C++ Syntax Highlighting in a Slate Text Editor

How to syntax-highlight C++ inside Unreal's Slate text framework: a two-state tokenizer feeding a marshaller that recovers semantic colors, the look-ahead heuristic that tells a class from a function call without a parser, color presets, and highlighting every occurrence of the word under the cursor.

Syntax highlighting looks like it should be hard, and in Unreal it is mostly already done for you. Slate ships the same text-highlighting machinery the engine uses for its shader and Python editors; you supply two small pieces and inherit the rest. This article walks through those pieces for C++, using the AI Node Code Editor (Quick Code Editor on FAB) as the example. It is one of six articles in Building an AI Code Editor Inside Unreal Engine.

Slate’s text pipeline

The flow, top to bottom, is:

  • ISyntaxTokenizer splits raw text into tokens, line by line.
  • A marshaller (FSyntaxHighlighterTextLayoutMarshaller) bridges the model string and a visual FTextLayout, calling the tokenizer and then turning its tokens into styled runs.
  • FTextLayout owns the laid-out lines and runs and does the painting.
  • FSlateTextRun is one contiguous styled span, one FTextBlockStyle (font and color).
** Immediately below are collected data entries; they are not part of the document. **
This is an optimization exercise on Yosys and OpenROAD, whose aim is small area, a short achievable clock period and few clock cycles per item, not a production implementation. In this exercise RTL edits were held to simulation tests only and were not proved equivalent to the original. Power is estimated from default activity; no workload was simulated.

==> flow/design.v <==
module light_sensor_lift_drop_detector_top
(
    input  logic        clk,
    input  logic        rst_n,
    input  logic        cfg_we,
    input  logic [2:0]  cfg_index,
    input  logic [11:0] cfg_wdata,
    input  logic        s_axis_tvalid,
    output logic        s_axis_tready,
    input  logic [15:0] s_axis_tdata,
    output logic        m_axis_tvalid,
    input  logic        m_axis_tready,
    output logic [39:0] m_axis_tdata
);
    localparam int NSQ  = 64;
    localparam int NHS  = 7;           
    localparam int RW   = NHS * 8;     
    localparam int ND   = 7;           
    genvar gi;
    logic [9:0]         fs_q;
    logic signed [11:0] ll_q;
    logic signed [8:0]  ls_q;
    logic signed [12:0] dlm1_q;
    logic signed [8:0]  ds_q;
    always_ff @(posedge clk or negedge rst_n)
    begin
        if (!rst_n)
        begin
            fs_q   <= 10'd250;
            ll_q   <= 12'sd200;
            ls_q   <= -9'sd20;
            dlm1_q <= 13'sd9;
            ds_q   <= 9'sd20;
        end
        else if (cfg_we)
        begin
            case (cfg_index)
                3'd0: fs_q   <= cfg_wdata[9:0];
                3'd1: ll_q   <= cfg_wdata[11:0];
                3'd2: ls_q   <= cfg_wdata[8:0];
                3'd3: dlm1_q <= 13'($signed(cfg_wdata[11:0])) - 13'sd1;
                3'd4: ds_q   <= cfg_wdata[8:0];
                default: ;
            endcase
        end
    end
    logic fs_zero;
    assign fs_zero = (fs_q == 10'd0);
    logic       adv_q;         
    logic [2:0] clr_q;         
    logic       clearing;
    assign clearing = (clr_q != 3'd7);
    always_ff @(posedge clk or negedge rst_n)
    begin
        if (!rst_n)
            clr_q <= 3'd0;
        else if (clearing)
            clr_q <= clr_q + 3'd1;
    end
    assign s_axis_tready = adv_q;
    logic        v0;
    logic [5:0]  sq0;
    logic [17:0] n0;
    logic        gt0;
    always_ff @(posedge clk or negedge rst_n)
    begin
        if (!rst_n)
            v0 <= 1'b0;
        else if (adv_q)
            v0 <= s_axis_tvalid;
    end
    always_ff @(posedge clk)
    begin
        if (adv_q)
        begin
            sq0 <= s_axis_tdata[5:0];
            n0  <= {s_axis_tdata[15:6], 8'd0} - {8'd0, s_axis_tdata[15:6]};
            gt0 <= s_axis_tdata[15:6] > fs_q;
        end
    end
    function automatic logic [17:0] dstep(input logic [17:0] x, input logic [9:0] d);
        logic [10:0] win;
        logic [11:0] dif;
        win = x[17:7];
        dif = {1'b0, win} - {2'b0, d};
        dstep = dif[11] ? {win[9:0], x[6:0], 1'b0} : {dif[9:0], x[6:0], 1'b1};
    endfunction
    logic        dv  [0:ND];
    logic [5:0]  dsq [0:ND];
    logic        dgt [0:ND];
    logic [17:0] dx  [0:ND];
    assign dv[0]  = v0;
    assign dsq[0] = sq0;
    assign dgt[0] = gt0;
    assign dx[0]  = n0;
    generate
        for (gi = 1; gi <= ND; gi++)
        begin : g_div
            always_ff @(posedge clk or negedge rst_n)
            begin
                if (!rst_n)
                    dv[gi] <= 1'b0;
                else if (adv_q)
                    dv[gi] <= dv[gi-1];
            end
            always_ff @(posedge clk)
            begin
                if (adv_q)
                begin
                    dsq[gi] <= dsq[gi-1];
                    dgt[gi] <= dgt[gi-1];
                    dx[gi]  <= dstep(dx[gi-1], fs_q);
                end
            end
        end
    endgenerate
    logic [7:0]  lvlR;
    logic [17:0] xR;
    logic        vR;
    logic [5:0]  sqR;
    assign vR   = dv[ND];
    assign sqR  = dsq[ND];
    assign xR   = dstep(dx[ND], fs_q);
    assign lvlR = fs_zero ? 8'hFF : (dgt[ND] ? 8'h00 : ~xR[7:0]);
    logic [RW-1:0]  row [NSQ];
    logic [NSQ-1:0] selR;
    logic [RW-1:0]  rdR;
    logic [7:0]     push_data;
    assign push_data = clearing ? 8'h00 : lvlR;
    always_comb
    begin
        for (int s = 0; s < NSQ; s++)
            selR[s] = (sqR == 6'(s));
    end
    assign rdR = row[sqR];
    generate
        for (gi = 0; gi < NSQ; gi++)
        begin : g_row
            always_ff @(posedge clk)
            begin
                if (clearing || (adv_q && vR && selR[gi]))
                    row[gi] <= {row[gi][RW-9:0], push_data};
            end
        end
    endgenerate
    logic          v1;
    logic [5:0]    sq1;
    logic [7:0]    lvl1;
    logic [RW-1:0] h1;
    always_ff @(posedge clk or negedge rst_n)
    begin
        if (!rst_n)
            v1 <= 1'b0;
        else if (adv_q)
            v1 <= vR;
    end
    always_ff @(posedge clk)
    begin
        if (adv_q)
        begin
            sq1  <= sqR;
            lvl1 <= lvlR;
            h1   <= rdR;
        end
    end
    logic [7:0]  m1 [8];
    logic [11:0] p_c;
    logic [11:0] n_c;
    logic [10:0] ys_c;
    always_comb
    begin
        m1[0] = lvl1;
        for (int k = 1; k < 8; k++)
            m1[k] = h1[(k-1)*8 +: 8];
    end
    assign p_c  = {1'b0, m1[7], 3'b0} - {4'b0, m1[7]} + {2'b0, m1[6], 2'b0} + {4'b0, m1[6]}
                + {3'b0, m1[5], 1'b0} + {4'b0, m1[5]} + {4'b0, m1[4]};
    assign n_c  = {1'b0, m1[0], 3'b0} - {4'b0, m1[0]} + {2'b0, m1[1], 2'b0} + {4'b0, m1[1]}
                + {3'b0, m1[2], 1'b0} + {4'b0, m1[2]} + {4'b0, m1[3]};
    assign ys_c = 11'(m1[0]) + 11'(m1[1]) + 11'(m1[2]) + 11'(m1[3])
                + 11'(m1[4]) + 11'(m1[5]) + 11'(m1[6]) + 11'(m1[7]);
    logic        v2;
    logic [5:0]  sq2;
    logic [7:0]  lvl2;
    logic [11:0] p2;
    logic [11:0] nn2;
    logic [10:0] ys2;
    always_ff @(posedge clk or negedge rst_n)
    begin
        if (!rst_n)
            v2 <= 1'b0;
        else if (adv_q)
            v2 <= v1;
    end
    always_ff @(posedge clk)
    begin
        if (adv_q)
        begin
            sq2  <= sq1;
            lvl2 <= lvl1;
            p2   <= p_c;
            nn2  <= n_c;
            ys2  <= ys_c;
        end
    end
    logic [12:0] s2;
    logic        neg2;
    logic [11:0] xs2;
    logic [19:0] prod2;
    logic [5:0]  q2;
    assign s2    = {1'b0, p2} - {1'b0, nn2};
    assign neg2  = s2[12];
    assign xs2   = s2[11:0] ^ {12{neg2}};
    assign prod2 = {1'b0, xs2, 7'd0} + {2'b0, xs2, 6'd0} + {7'b0, xs2, 1'b0} + {8'b0, xs2}
                 + (neg2 ? 20'd387 : 20'd192);
    assign q2    = prod2[19:14];
    logic        v3;
    logic [5:0]  sq3;
    logic [7:0]  lvl3;
    logic        neg3;
    logic [5:0]  q3;
    logic [10:0] ys3;
    always_ff @(posedge clk or negedge rst_n)
    begin
        if (!rst_n)
            v3 <= 1'b0;
        else if (adv_q)
            v3 <= v2;
    end
    always_ff @(posedge clk)
    begin
        if (adv_q)
        begin
            sq3  <= sq2;
            lvl3 <= lvl2;
            neg3 <= neg2;
            q3   <= q2;
            ys3  <= ys2;
        end
    end
    logic signed [6:0]  slope3;
    logic signed [12:0] t3;
    assign slope3 = neg3 ? -$signed({1'b0, q3}) : $signed({1'b0, q3});
    assign t3     = $signed({2'b0, ys3})
                  + $signed({3'b0, q3, 4'd0} ^ {13{~neg3}})
                  + $signed({4'b0, q3, 3'd0} ^ {13{~neg3}})
                  + $signed({5'b0, q3, 2'd0} ^ {13{~neg3}})
                  + $signed({11'd0, ~neg3, ~neg3});
    logic               v4;
    logic [5:0]         sq4;
    logic [7:0]         lvl4;
    logic signed [6:0]  slope4;
    logic signed [12:0] t4;
    always_ff @(posedge clk or negedge rst_n)
    begin
        if (!rst_n)
            v4 <= 1'b0;
        else if (adv_q)
            v4 <= v3;
    end
    always_ff @(posedge clk)
    begin
        if (adv_q)
        begin
            sq4    <= sq3;
            lvl4   <= lvl3;
            slope4 <= slope3;
            t4     <= t3;
        end
    end
    logic              tneg4;
    logic signed [9:0] icpt4;
    logic              lift_c4;
    logic              drop_c4;
    assign tneg4   = t4[12];
    assign icpt4   = $signed(t4[12:3]) + $signed({9'd0, tneg4 && (t4[2:0] != 3'd0)});
    assign lift_c4 = ($signed({{3{t4[12]}}, t4}) > $signed({ll_q[11], ll_q, {3{~tneg4}}}))
                  && ($signed({{2{slope4[6]}}, slope4}) < ls_q);
    assign drop_c4 = ($signed({{3{t4[12]}}, t4}) <= $signed({dlm1_q, {3{~tneg4}}}))
                  && ($signed({{2{slope4[6]}}, slope4}) > ds_q);
    logic               v5;
    logic [5:0]         sq5;
    logic [7:0]         lvl5;
    logic signed [6:0]  slope5;
    logic signed [9:0]  icpt5;
    logic               lift_c5;
    logic               drop_c5;
    always_ff @(posedge clk or negedge rst_n)
    begin
        if (!rst_n)
            v5 <= 1'b0;
        else if (adv_q)
            v5 <= v4;
    end
    always_ff @(posedge clk)
    begin
        if (adv_q)
        begin
            sq5     <= sq4;
            lvl5    <= lvl4;
            slope5  <= slope4;
            icpt5   <= icpt4;
            lift_c5 <= lift_c4;
            drop_c5 <= drop_c4;
        end
    end
    logic [1:0]     stat [NSQ];
    logic [NSQ-1:0] sel5;
    logic [1:0]     st_cur;
    logic [1:0]     st_mid;
    logic [1:0]     st_new;
    logic           lift;
    logic           drop;
    logic [1:0]     ev;
    always_comb
    begin
        for (int s = 0; s < NSQ; s++)
            sel5[s] = (sq5 == 6'(s));
        st_cur = stat[sq5];
        lift   = lift_c5 && (st_cur != 2'd1);
        st_mid = lift ? 2'd1 : st_cur;
        drop   = drop_c5 && (st_mid != 2'd2);
        st_new = drop ? 2'd2 : st_mid;
        ev     = drop ? 2'd2 : (lift ? 2'd1 : 2'd0);
    end
    generate
        for (gi = 0; gi < NSQ; gi++)
        begin : g_stat
            always_ff @(posedge clk)
            begin
                if (clearing)
                    stat[gi] <= 2'd0;
                else if (adv_q && v5 && sel5[gi])
                    stat[gi] <= st_new;
            end
        end
    endgenerate
    logic [38:0] res5;
    assign res5 = {ev, st_new, {{2{icpt5[9]}}, icpt5}, {{2{slope5[6]}}, slope5}, lvl5, sq5};
    logic        ov_q, kv_q;
    logic [38:0] od_q, kd_q;
    logic        pop;
    logic        push;
    logic        ov_n, kv_n;
    assign pop  = ov_q && m_axis_tready;
    assign push = adv_q && v5;
    always_comb
    begin
        if (pop)
        begin
            ov_n = kv_q || push;
            kv_n = kv_q && push;
        end
        else
        begin
            ov_n = ov_q || push;
            kv_n = kv_q || (ov_q && push);
        end
    end
    always_ff @(posedge clk or negedge rst_n)
    begin
        if (!rst_n)
        begin
            ov_q  <= 1'b0;
            kv_q  <= 1'b0;
            adv_q <= 1'b1;
        end
        else
        begin
            ov_q  <= ov_n;
            kv_q  <= kv_n;
            adv_q <= !(ov_n && kv_n);
        end
    end
    always_ff @(posedge clk)
    begin
        if (pop || !ov_q)
            od_q <= kv_q ? kd_q : res5;
        if (push && (kv_q ? pop : (ov_q && !pop)))
            kd_q <= res5;
    end
    assign m_axis_tvalid = ov_q;
    assign m_axis_tdata  = {1'b0, od_q};
endmodule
To highlight C++ you subclass exactly two of these: the tokenizer (to add C++ rules) and the marshaller (to map tokens to colors). The single most important thing to understand is the division of labor between them.

The key insight: a two-state tokenizer

Here is the part that surprises people. A Slate FToken is only ever one of two types: Syntax or Literal. It does not carry a category like “keyword” or “string”. The tokenizer’s only job is to answer “is this run of characters special, or plain text?” That is it.

So the tokenizer for C++ recognizes the shapes of things, strings, comments, numbers, operators, identifiers, and emits each as a Syntax token (or leaves it Literal). All the semantic richness, keyword vs type vs function vs class, is recovered later, in the marshaller. A two-state lexer plus a smart styler is far simpler than a fully classifying lexer, and it is enough for good highlighting.

The tokenizer itself is hand-written character scanning, not regex. It keeps a few TSets of known words (C++ keywords, Unreal macros like UCLASS and UPROPERTY, engine typedefs like int32 and FString) and walks each line trying matches in priority order: continuation of an open block comment, string literal, char literal, block-comment start, operators, then identifiers and numbers.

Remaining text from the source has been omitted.